Contenido externo

El siguiente contenido proviene de socios externos. No podemos garantizar al usuario el acceso a todos los contenidos.

Unos migrantes caminan cerca de la localidad croata de Kljuc Brdovecki, en la frontera con Eslovenia, el 20 de octubre de 2015

(afp_tickers)

Eslovenia, uno de los países europeos más pequeños, se encuentra en primera línea de la crisis migratoria y está "desbordada" por la llegada a los Balcanes de miles de migrantes extenuados y congelados por el frío.

La situación está nuevamente cerca de la saturación en los dos extremos de la ruta de los Balcanes que conduce hacia Europa occidental a hombres, mujeres y niños, sobre todo sirios, afganos e iraquíes que huyen de la guerra: Grecia ha enfrentado en los últimos días un "máximo de llegadas", según el Alto Comisionado de las Naciones Unidas para los Refugiados (ACNUR), en tanto Eslovenia se dice "desbordada" por la afluencia de refugiados.

La prisa de los migrantes para realizar este periplo se debe a que intentan hacerlo antes de la llegada del invierno boreal y ante el temor del cierre de fronteras, lo que explica esta aceleración según ACNUR.

El gobierno esloveno calcula que desde el sábado entraron en el país -uno de los más pequeños de Europa- unos 19.500 migrantes, y pidió ayuda a la Unión Europea (UE).

Desde que Hungría cerró su frontera con Croacia, los refugiados que huyen de la guerra y la persecución en sus países se vieron obligados a pasar por Eslovenia, tras cruzar Serbia y Croacia, y poder continuar su periplo hacia el norte de Europa.

Liubliana, que había anunciado que quería limitar la entrada a su territorio a 2.500 migrantes diarios, tuvo que renunciar a las cuotas ante la aglomeración de personas que se formó en la parte oriental de su frontera con Croacia.

"El flujo de migrantes de estos tres últimos días sobrepasa nuestras capacidades", señaló el gobierno del país.

Por eso, "pediremos ayuda de la Unión Europea para equipar a la policía, unidades de policía de otros países miembros y una asistencia financiera", anunció el primer ministro esloveno Miro Cerar a la prensa este martes.

En una sesión extraordinaria que terminó la madrugada de este miércoles, el Parlamento esloveno aprobó además extender la ley sobre las competencias del ejército.

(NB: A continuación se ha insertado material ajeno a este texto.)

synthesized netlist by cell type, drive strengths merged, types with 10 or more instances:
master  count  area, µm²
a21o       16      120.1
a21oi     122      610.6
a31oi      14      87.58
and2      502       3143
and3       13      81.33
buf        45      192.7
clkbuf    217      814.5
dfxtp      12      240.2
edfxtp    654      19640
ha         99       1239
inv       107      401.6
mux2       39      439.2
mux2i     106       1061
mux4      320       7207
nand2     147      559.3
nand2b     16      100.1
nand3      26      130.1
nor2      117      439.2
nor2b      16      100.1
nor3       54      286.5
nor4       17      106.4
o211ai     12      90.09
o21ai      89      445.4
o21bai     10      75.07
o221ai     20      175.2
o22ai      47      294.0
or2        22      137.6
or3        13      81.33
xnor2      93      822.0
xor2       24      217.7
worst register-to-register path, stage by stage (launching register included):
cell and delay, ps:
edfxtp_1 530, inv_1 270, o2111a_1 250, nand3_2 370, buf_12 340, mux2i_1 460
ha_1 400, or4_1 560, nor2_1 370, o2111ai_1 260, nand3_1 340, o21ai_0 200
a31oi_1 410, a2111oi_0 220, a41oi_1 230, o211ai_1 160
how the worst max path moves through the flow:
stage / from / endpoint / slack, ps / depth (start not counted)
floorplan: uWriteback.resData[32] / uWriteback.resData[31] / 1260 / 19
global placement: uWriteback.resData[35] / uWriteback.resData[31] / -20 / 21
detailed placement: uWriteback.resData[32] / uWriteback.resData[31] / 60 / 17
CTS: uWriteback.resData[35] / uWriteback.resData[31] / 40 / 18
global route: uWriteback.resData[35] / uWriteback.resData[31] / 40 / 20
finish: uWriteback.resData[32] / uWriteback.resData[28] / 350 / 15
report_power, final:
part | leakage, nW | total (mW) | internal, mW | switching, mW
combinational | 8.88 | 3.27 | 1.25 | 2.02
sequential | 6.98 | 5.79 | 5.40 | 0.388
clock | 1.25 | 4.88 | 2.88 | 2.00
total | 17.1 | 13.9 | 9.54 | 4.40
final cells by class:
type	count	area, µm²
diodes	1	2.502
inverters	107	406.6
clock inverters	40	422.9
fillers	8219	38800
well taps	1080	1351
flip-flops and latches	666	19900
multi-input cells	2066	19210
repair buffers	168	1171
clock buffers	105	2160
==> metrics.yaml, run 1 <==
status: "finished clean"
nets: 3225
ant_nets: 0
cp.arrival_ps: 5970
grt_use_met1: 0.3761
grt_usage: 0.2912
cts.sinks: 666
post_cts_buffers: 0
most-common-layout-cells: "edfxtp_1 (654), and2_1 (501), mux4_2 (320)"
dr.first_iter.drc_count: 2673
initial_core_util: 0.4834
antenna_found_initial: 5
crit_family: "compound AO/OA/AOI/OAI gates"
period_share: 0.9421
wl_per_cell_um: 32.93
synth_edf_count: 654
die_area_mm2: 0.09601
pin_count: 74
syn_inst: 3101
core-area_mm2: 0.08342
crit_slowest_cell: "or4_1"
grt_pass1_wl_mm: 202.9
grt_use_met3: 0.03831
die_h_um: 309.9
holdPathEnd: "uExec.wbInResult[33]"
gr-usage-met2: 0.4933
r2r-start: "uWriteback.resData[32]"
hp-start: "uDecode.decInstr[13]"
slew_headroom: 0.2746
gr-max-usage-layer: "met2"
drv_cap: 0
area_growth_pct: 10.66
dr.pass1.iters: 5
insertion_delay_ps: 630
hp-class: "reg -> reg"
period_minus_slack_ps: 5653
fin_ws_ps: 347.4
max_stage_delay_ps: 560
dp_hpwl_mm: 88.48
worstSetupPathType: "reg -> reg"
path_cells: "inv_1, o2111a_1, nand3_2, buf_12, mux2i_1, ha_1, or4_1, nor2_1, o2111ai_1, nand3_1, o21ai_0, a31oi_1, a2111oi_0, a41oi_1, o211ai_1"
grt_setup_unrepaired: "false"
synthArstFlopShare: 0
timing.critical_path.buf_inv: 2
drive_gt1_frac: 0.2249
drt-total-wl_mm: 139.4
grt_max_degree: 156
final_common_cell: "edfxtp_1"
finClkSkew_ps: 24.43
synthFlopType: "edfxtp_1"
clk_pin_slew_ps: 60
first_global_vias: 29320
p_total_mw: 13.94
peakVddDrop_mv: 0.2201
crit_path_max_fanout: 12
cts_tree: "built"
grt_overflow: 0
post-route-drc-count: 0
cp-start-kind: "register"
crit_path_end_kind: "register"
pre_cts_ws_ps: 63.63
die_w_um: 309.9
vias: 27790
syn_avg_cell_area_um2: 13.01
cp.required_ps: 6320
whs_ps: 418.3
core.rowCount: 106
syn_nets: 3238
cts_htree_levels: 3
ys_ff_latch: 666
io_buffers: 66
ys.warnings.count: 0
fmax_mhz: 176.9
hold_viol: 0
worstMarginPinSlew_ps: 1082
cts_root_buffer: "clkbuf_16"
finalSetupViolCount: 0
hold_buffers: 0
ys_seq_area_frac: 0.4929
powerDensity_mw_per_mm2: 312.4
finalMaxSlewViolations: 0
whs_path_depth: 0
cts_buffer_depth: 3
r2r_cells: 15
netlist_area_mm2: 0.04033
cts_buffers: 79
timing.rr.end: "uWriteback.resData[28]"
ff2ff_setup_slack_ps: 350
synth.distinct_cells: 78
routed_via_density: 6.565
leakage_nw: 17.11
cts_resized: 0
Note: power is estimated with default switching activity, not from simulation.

Ahora, los militares estarán autorizados a asistir a la policía a la hora de patrullar en las fronteras, gestionar a los migrantes o detenerlos.

- Acusaciones entre gobiernos -

Una portavoz de la Comisión Europea recordó que Eslovenia ya obtuvo una ayuda del fondo de urgencia de 4 millones de euros, al igual que otros países particularmente afectados por esta crisis.

La CE también llamó a los países a cooperar entre ellos en tanto, tras el cierre de la frontera húngara, aumenta la irritación entre los gobiernos esloveno y croata, puesto que el primero reprocha al segundo enviar decenas de autobuses y trenes a su frontera sin coordinación previa.

A la vista de la congestión de los puntos oficiales de paso, muchos refugiados optan por "la frontera verde", atravesando el campo. En la región de Novo Mesto (sur), donde unas 4.000 personas lograron traspasar el lunes por la tarde la frontera cruzando un campo empantanado, otras 2.000 se presentaron el martes por la mañana.

Las autoridades croatas también se enfrentan a un considerable flujo de migrantes que siguen la ruta de los Balcanes desde Grecia, "donde las llegadas volvieron a aumentar radicalmente", con unos 8.000 arribos a sus islas en las últimas 24 horas, según una fuente policial.

De los 643.000 refugiados que accedieron a Europa por vía marítima desde inicios de año, más de 500.000 lo hicieron a través de Grecia, según cifras publicadas este martes por la ONU.

El destino final para muchos de los refugiados, Alemania, ilustró el lunes la división que provoca esta cuestión y que debilita al gobierno de Merkel, con la congregación de 20.000 personas en Dresde (este) para celebrar el primer aniversario del movimiento islamófobo Pegida, que lidera el descontento por la llegada de refugiados a Alemania.